[Records drawn from a dataset]

----

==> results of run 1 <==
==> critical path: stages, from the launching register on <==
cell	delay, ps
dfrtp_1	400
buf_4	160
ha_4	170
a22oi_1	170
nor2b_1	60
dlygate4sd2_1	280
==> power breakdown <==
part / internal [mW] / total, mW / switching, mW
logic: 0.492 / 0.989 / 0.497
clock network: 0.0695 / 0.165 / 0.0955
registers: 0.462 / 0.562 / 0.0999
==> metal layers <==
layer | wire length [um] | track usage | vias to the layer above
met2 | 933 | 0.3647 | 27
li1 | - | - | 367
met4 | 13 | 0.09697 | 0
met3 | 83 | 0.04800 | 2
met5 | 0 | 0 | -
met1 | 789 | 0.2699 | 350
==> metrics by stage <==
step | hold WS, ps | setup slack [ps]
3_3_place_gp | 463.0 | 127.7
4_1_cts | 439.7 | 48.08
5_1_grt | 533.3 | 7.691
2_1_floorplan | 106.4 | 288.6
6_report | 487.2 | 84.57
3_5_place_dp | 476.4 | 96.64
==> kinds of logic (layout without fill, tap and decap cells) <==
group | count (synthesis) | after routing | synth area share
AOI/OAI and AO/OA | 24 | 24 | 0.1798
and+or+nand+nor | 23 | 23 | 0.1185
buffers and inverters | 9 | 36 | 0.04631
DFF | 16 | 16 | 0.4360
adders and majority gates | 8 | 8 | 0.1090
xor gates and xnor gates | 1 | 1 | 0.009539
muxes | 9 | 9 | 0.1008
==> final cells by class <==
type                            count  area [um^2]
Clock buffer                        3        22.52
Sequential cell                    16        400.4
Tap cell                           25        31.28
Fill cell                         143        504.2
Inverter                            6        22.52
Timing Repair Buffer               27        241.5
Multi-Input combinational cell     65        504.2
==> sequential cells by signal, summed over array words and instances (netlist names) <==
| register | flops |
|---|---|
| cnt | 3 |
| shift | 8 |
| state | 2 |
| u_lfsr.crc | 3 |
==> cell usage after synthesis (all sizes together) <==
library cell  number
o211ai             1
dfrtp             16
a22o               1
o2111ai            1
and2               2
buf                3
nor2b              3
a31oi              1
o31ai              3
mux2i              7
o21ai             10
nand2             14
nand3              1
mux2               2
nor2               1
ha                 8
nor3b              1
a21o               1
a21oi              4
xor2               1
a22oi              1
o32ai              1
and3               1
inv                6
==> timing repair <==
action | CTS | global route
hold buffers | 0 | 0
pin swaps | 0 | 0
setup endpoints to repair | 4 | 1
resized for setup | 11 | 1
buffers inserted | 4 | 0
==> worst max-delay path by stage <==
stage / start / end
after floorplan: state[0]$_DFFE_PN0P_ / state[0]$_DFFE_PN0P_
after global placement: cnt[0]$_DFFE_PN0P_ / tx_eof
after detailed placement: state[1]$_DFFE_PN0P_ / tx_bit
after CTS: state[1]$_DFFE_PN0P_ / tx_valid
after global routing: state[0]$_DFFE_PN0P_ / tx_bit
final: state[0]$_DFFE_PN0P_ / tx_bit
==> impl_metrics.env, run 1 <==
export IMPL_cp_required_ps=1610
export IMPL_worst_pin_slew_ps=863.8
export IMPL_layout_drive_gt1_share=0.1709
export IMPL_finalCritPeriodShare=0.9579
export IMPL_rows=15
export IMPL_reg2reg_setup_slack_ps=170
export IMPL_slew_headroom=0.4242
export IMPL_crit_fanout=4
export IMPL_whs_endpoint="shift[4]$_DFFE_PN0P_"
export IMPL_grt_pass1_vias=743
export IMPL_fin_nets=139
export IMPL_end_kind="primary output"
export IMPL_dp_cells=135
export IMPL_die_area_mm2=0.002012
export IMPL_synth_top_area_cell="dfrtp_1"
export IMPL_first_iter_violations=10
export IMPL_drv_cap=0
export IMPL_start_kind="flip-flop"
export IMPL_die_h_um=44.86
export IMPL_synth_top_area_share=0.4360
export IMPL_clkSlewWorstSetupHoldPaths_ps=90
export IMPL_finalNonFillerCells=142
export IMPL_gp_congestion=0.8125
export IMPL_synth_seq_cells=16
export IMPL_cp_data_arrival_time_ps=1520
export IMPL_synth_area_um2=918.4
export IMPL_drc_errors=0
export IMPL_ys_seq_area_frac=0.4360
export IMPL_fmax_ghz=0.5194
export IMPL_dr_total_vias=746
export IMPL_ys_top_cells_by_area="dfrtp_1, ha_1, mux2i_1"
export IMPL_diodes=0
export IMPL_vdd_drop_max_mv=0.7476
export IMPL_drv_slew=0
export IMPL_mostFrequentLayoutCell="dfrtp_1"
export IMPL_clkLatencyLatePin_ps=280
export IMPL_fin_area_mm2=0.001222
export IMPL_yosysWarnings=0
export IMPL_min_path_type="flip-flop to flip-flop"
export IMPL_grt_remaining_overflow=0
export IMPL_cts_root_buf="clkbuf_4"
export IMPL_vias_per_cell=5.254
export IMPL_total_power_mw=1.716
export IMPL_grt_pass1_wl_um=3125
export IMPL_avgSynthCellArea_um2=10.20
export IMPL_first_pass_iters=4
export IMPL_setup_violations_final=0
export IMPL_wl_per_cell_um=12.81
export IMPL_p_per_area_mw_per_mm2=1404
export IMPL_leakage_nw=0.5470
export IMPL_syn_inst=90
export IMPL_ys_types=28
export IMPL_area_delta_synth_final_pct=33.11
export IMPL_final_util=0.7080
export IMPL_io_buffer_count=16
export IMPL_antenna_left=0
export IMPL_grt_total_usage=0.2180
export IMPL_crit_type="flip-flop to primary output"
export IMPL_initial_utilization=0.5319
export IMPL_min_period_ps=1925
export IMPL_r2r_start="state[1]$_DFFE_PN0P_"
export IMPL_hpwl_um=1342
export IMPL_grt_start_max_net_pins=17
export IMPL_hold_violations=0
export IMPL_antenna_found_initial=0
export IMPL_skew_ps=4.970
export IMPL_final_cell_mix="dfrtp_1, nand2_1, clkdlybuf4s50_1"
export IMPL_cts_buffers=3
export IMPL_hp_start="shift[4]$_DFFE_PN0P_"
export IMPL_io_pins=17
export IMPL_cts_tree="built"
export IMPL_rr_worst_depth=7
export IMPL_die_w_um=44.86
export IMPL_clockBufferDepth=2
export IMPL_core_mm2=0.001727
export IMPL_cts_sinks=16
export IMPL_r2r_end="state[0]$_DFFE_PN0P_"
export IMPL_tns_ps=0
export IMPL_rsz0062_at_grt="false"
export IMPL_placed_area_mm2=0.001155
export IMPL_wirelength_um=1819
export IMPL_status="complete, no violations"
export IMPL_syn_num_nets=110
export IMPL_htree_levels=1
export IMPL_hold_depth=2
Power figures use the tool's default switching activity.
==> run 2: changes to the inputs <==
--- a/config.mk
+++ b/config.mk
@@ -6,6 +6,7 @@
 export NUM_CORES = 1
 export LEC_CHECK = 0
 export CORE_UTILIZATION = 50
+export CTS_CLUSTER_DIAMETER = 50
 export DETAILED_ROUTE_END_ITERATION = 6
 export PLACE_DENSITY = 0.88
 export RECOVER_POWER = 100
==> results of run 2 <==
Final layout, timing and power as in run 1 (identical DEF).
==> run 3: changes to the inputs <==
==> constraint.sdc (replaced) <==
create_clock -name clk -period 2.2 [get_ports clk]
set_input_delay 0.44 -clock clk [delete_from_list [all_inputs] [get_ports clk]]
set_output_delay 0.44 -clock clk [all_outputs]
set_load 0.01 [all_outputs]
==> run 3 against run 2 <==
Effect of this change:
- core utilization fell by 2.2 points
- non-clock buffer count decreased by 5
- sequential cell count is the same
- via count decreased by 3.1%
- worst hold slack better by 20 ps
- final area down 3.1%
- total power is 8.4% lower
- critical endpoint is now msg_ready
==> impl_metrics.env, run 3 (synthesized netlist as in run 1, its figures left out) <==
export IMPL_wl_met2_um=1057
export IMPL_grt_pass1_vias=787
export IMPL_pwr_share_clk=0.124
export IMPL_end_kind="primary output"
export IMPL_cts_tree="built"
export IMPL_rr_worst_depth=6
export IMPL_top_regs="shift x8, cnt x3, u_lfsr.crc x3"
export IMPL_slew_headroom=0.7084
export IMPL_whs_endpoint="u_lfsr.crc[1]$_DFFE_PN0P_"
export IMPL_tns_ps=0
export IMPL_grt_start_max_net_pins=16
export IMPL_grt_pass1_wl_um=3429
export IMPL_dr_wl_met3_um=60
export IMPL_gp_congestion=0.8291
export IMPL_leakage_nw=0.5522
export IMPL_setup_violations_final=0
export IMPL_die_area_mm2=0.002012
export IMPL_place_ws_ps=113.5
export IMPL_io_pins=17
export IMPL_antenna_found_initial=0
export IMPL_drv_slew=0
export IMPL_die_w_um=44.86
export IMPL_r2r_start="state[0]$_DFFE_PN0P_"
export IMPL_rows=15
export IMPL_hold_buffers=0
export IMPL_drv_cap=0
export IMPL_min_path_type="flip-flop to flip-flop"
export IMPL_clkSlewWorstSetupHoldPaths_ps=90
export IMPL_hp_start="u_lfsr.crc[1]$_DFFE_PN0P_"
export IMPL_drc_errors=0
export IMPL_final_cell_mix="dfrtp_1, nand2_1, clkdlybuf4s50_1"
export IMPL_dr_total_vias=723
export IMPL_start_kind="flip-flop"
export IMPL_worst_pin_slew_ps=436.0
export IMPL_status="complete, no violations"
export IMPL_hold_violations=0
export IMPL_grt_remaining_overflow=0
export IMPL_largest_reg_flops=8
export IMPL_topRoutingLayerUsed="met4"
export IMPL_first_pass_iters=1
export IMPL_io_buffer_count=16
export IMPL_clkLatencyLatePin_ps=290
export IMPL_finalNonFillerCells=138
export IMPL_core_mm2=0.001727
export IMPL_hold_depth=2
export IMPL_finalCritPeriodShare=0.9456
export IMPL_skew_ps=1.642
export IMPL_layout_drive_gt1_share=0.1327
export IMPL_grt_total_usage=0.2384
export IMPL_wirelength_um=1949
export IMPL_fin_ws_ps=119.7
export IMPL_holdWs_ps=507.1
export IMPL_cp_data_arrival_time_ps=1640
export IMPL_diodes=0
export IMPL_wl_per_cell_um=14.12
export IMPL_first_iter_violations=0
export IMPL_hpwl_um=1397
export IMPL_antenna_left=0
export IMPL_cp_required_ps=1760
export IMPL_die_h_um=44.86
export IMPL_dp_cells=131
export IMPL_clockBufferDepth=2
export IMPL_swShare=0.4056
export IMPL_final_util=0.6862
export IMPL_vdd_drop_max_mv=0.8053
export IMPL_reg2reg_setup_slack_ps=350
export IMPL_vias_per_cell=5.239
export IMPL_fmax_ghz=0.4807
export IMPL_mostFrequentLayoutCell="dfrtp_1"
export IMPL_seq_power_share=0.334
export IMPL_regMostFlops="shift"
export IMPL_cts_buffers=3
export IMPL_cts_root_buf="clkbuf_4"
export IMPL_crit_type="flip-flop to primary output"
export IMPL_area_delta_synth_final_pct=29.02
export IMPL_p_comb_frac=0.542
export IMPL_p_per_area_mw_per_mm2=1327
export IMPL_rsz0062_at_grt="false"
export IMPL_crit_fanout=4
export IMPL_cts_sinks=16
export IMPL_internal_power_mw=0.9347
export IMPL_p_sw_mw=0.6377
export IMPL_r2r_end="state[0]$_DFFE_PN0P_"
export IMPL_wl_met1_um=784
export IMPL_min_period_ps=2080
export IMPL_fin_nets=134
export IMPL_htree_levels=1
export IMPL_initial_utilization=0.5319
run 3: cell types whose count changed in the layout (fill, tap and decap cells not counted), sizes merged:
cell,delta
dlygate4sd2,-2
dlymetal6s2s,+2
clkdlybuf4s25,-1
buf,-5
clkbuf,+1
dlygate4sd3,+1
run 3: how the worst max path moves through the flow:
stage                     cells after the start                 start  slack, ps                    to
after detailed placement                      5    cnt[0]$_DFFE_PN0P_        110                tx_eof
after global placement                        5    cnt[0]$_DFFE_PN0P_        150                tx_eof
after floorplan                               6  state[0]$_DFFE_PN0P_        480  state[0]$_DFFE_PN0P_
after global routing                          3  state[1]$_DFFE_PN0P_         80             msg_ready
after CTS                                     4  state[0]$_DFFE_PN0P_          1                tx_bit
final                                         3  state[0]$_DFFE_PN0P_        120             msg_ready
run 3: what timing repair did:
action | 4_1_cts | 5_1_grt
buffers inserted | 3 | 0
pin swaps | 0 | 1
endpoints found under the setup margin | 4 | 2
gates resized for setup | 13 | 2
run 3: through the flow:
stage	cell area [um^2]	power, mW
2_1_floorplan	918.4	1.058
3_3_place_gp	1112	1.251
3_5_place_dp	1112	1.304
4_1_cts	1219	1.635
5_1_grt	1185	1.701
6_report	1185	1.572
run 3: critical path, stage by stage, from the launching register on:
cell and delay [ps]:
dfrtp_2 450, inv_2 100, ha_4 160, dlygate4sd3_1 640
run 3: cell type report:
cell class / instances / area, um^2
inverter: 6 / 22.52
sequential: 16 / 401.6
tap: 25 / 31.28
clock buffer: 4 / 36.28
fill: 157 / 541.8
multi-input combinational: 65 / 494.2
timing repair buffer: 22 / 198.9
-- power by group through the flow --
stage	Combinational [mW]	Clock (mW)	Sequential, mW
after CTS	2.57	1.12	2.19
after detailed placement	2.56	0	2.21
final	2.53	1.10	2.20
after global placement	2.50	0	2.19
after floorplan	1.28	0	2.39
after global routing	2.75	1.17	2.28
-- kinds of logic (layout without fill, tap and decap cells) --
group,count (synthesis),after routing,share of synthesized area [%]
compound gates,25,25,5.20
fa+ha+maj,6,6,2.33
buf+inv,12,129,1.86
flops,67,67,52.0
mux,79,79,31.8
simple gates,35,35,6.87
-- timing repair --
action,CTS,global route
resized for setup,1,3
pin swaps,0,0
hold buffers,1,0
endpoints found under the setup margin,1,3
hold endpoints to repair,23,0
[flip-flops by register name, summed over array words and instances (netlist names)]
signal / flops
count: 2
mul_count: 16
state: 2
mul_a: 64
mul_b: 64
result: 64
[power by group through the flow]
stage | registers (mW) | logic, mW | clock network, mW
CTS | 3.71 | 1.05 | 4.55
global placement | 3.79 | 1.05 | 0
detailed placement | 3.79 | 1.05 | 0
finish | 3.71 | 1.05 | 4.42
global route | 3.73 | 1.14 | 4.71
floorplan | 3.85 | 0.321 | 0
==> src/rtl/clk_div_pkg.sv <==
// Shared types, constants and helpers for the programmable clock divider.
// Imported by the divider top and its phase/tick counter.
package clk_div_pkg;

    localparam int unsigned MIN_DIV = 2;

    typedef enum logic {
        CFG_IDLE,
        CFG_PEND
    } cfg_state_t;

    // Counter value on whose edge clk_out rises; callers guarantee n >= 2.
    function automatic int unsigned half_m1(input int unsigned n);
        return (n >> 1) - 1;
    endfunction

    function automatic bit default_div_legal(input int unsigned div, input int unsigned w);
        return (div >= MIN_DIV) && (64'(div) < (64'd1 << w));
    endfunction

endpackage
**config.mk**
```make
export PLATFORM = sky130hd
export DESIGN_NAME = mcl_useq
export DESIGN_NICKNAME = d
export VERILOG_FILES = /design/src/rtl/mcl_useq.sv
export SDC_FILE = /design/constraint.sdc
export NUM_CORES = 1
export LEC_CHECK = 0
export BUFFER_PORTS_ARGS = -buffer_cell sky130_fd_sc_hd__buf_2
export CAP_MARGIN = 0
export CORE_MARGIN = 2
export CORE_UTILIZATION = 45
export CTS_BUF_LIST = sky130_fd_sc_hd__clkbuf_8
export DETAILED_ROUTE_END_ITERATION = 8
export PLACE_DENSITY = 0.75
export REMOVE_ABC_BUFFERS = 1
export SKIP_LAST_GASP = 1
export SYNTH_ARGS = -nofsm -noshare
export SYNTH_HDL_FRONTEND = slang
export SYNTH_SLANG_ARGS = --single-unit
export TNS_END_PERCENT = 10
```
**constraint.sdc**
```tcl
create_clock -name CORE_CLK_INT -period 3.25 [get_ports CORE_CLK_INT]
set_clock_uncertainty 0.15 [all_clocks]
set_input_delay 0.8125 -clock CORE_CLK_INT [delete_from_list [all_inputs] [get_ports CORE_CLK_INT]]
set_output_delay 0.8125 -clock CORE_CLK_INT [all_outputs]
set_load 0.02 [all_outputs]
```
File: config.mk
export PLATFORM = sky130hd
export DESIGN_NAME = ps2_kbd_rx
export DESIGN_NICKNAME = d
export VERILOG_FILES = /design/src/rtl/ps2_kbd_rx.sv
export SDC_FILE = /design/constraint.sdc
export NUM_CORES = 1
export LEC_CHECK = 0
export CAP_MARGIN = 10
export CORE_AREA = 10 10 107 109
export DETAILED_ROUTE_END_ITERATION = 10
export DIE_AREA = 0 0 117 119
export DONT_BUFFER_PORTS = 1
export GPL_TIMING_DRIVEN = 0
export PLACE_DENSITY = 0.82
export SYNTH_ARGS = -nofsm -noshare
export SYNTH_HDL_FRONTEND = slang
export SYNTH_SLANG_ARGS = --single-unit
export TNS_END_PERCENT = 20
File: constraint.sdc
create_clock -name clk -period 2.5 [get_ports clk]
set_input_delay 0.5 -clock clk [delete_from_list [all_inputs] [get_ports clk]]
set_output_delay 0.5 -clock clk [all_outputs]
set_load 0.005 [all_outputs]
**src/rtl/traceback_walker.sv**
```systemverilog
// traceback_walker: walks the Needleman-Wunsch direction matrix from (N,M) back to (0,0),
// emitting one {A char, B char, move symbol} strobe per step to the Processing stage.
module traceback_walker #(
  parameter int N    = 5,
  parameter int M    = 5,
  parameter int AW_I = 3,
  parameter int AW_J = 3
) (
  input  logic            clk,
  input  logic            rst,
  input  logic            start,
  output logic [AW_I-1:0] dir_i,
  output logic [AW_J-1:0] dir_j,
  output logic            dir_rd_en,
  input  logic [2:0]      dir_data,
  output logic [AW_I-1:0] seqA_addr,
  input  logic [2:0]      seqA_data,
  output logic [AW_J-1:0] seqB_addr,
  input  logic [2:0]      seqB_data,
  output logic            en_traceB,
  output logic [2:0]      SeqA_i_t,
  output logic [2:0]      SeqB_j_t,
  output logic [2:0]      symbol,
  output logic            busy,
  output logic            done,
  output logic            error
);
  localparam logic [1:0] IDLE = 2'd0;
  localparam logic [1:0] READ = 2'd1;
  localparam logic [1:0] EMIT = 2'd2;
  localparam logic [1:0] DONE = 2'd3;
  logic [1:0]      state_q, state_d;
  logic [AW_I-1:0] i_q, i_d, ni;
  logic [AW_J-1:0] j_q, j_d, nj;
  logic [2:0]      a_q, a_d, b_q, b_d, sym_q, sym_d, code;
  logic            en_q, en_d, busy_q, busy_d, done_q, done_d, err_q, err_d;
  logic            ip, jp, legal, rd;
  always_comb begin
    ip    = i_q != '0;
    jp    = j_q != '0;
    rd    = state_q == READ;
    // on the matrix edges the move is forced and the direction read is skipped
    code  = (ip && jp) ? dir_data : (!ip ? 3'b100 : 3'b010);
    legal = code inside {3'b001, 3'b010, 3'b100};
    ni    = (code[0] || code[1]) ? i_q - AW_I'(1) : i_q;
    nj    = (code[0] || code[2]) ? j_q - AW_J'(1) : j_q;
    state_d = state_q;
    i_d     = i_q;
    j_d     = j_q;
    a_d     = a_q;
    b_d     = b_q;
    sym_d   = sym_q;
    en_d    = 1'b0;
    busy_d  = busy_q;
    done_d  = 1'b0;
    err_d   = err_q;
    case (state_q)
      IDLE: if (start) begin
        state_d = READ;
        i_d     = AW_I'(N);
        j_d     = AW_J'(M);
        err_d   = 1'b0;
        busy_d  = 1'b1;
      end
      READ: state_d = EMIT;
      EMIT: if (!legal) begin
        err_d   = 1'b1;
        state_d = DONE;
      end else begin
        a_d     = ip ? seqA_data : 3'b000;
        b_d     = jp ? seqB_data : 3'b000;
        sym_d   = code;
        en_d    = 1'b1;
        i_d     = ni;
        j_d     = nj;
        state_d = (ni == '0 && nj == '0) ? DONE : READ;
      end
      default: begin
        state_d = IDLE;
        busy_d  = 1'b0;
        done_d  = 1'b1;
      end
    endcase
  end
  always_ff @(posedge clk or negedge rst) begin
    if (!rst) begin
      state_q <= IDLE;
      i_q     <= '0;
      j_q     <= '0;
      a_q     <= '0;
      b_q     <= '0;
      sym_q   <= '0;
      en_q    <= 1'b0;
      busy_q  <= 1'b0;
      done_q  <= 1'b0;
      err_q   <= 1'b0;
    end else begin
      state_q <= state_d;
      i_q     <= i_d;
      j_q     <= j_d;
      a_q     <= a_d;
      b_q     <= b_d;
      sym_q   <= sym_d;
      en_q    <= en_d;
      busy_q  <= busy_d;
      done_q  <= done_d;
      err_q   <= err_d;
    end
  end
  assign dir_i     = i_q;
  assign dir_j     = j_q;
  assign dir_rd_en = rd && ip && jp;
  assign seqA_addr = rd ? i_q - AW_I'(1) : '0;
  assign seqB_addr = rd ? j_q - AW_J'(1) : '0;
  assign en_traceB = en_q;
  assign SeqA_i_t  = a_q;
  assign SeqB_j_t  = b_q;
  assign symbol    = sym_q;
  assign busy      = busy_q;
  assign done      = done_q;
  assign error     = err_q;
endmodule
```
## config.mk

```make
export PLATFORM = sky130hd
export DESIGN_NAME = seq_acc_sched
export DESIGN_NICKNAME = d
export VERILOG_FILES = /design/src/rtl/seq_acc_sched.sv
export SDC_FILE = /design/constraint.sdc
export NUM_CORES = 1
export LEC_CHECK = 0
export BUFFER_PORTS_ARGS = -buffer_cell sky130_fd_sc_hd__buf_2
export CAP_MARGIN = 25
export CORE_AREA = 2 2 625 627
export DETAILED_ROUTE_END_ITERATION = 10
export DIE_AREA = 0 0 627 629
export SLEW_MARGIN = 20
export SYNTH_ARGS = -nofsm -noshare
export SYNTH_HDL_FRONTEND = slang
export SYNTH_SLANG_ARGS = --single-unit
```

## constraint.sdc

```tcl
create_clock -name clk -period 9.8 [get_ports clk]
set_input_delay 1.96 -clock clk [delete_from_list [all_inputs] [get_ports clk]]
set_output_delay 1.96 -clock clk [all_outputs]
set_load 0.03 [all_outputs]
```
--- config.mk ---
export PLATFORM = sky130hd
export DESIGN_NAME = approx_err_monitor
export DESIGN_NICKNAME = d
export VERILOG_FILES = /design/src/rtl/approx_err_monitor.sv
export SDC_FILE = /design/constraint.sdc
export NUM_CORES = 1
export LEC_CHECK = 0
export ABC_AREA = 1
export BUFFER_PORTS_ARGS = -buffer_cell sky130_fd_sc_hd__buf_2
export CAP_MARGIN = 15
export CORE_ASPECT_RATIO = 0.75
export CORE_MARGIN = 3
export CORE_UTILIZATION = 50
export DETAILED_ROUTE_END_ITERATION = 6
export PLACE_DENSITY = 0.67
export SLEW_MARGIN = 20
export SYNTH_ARGS = -nofsm -noshare
export SYNTH_HDL_FRONTEND = slang
export SYNTH_SLANG_ARGS = --single-unit
--- constraint.sdc ---
create_clock -name clk -period 5.6 [get_ports clk]
set_input_delay 0.28 -clock clk [delete_from_list [all_inputs] [get_ports clk]]
set_output_delay 0.28 -clock clk [all_outputs]
set_load 0.005 [all_outputs]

----

REQUIRED ACTION
Find every line in the records that contains the word "figures"; copy those lines.

OUTPUT OF THE EXERCISE
Power figures use the tool's default switching activity.
==> impl_metrics.env, run 3 (synthesized netlist as in run 1, its figures left out) <==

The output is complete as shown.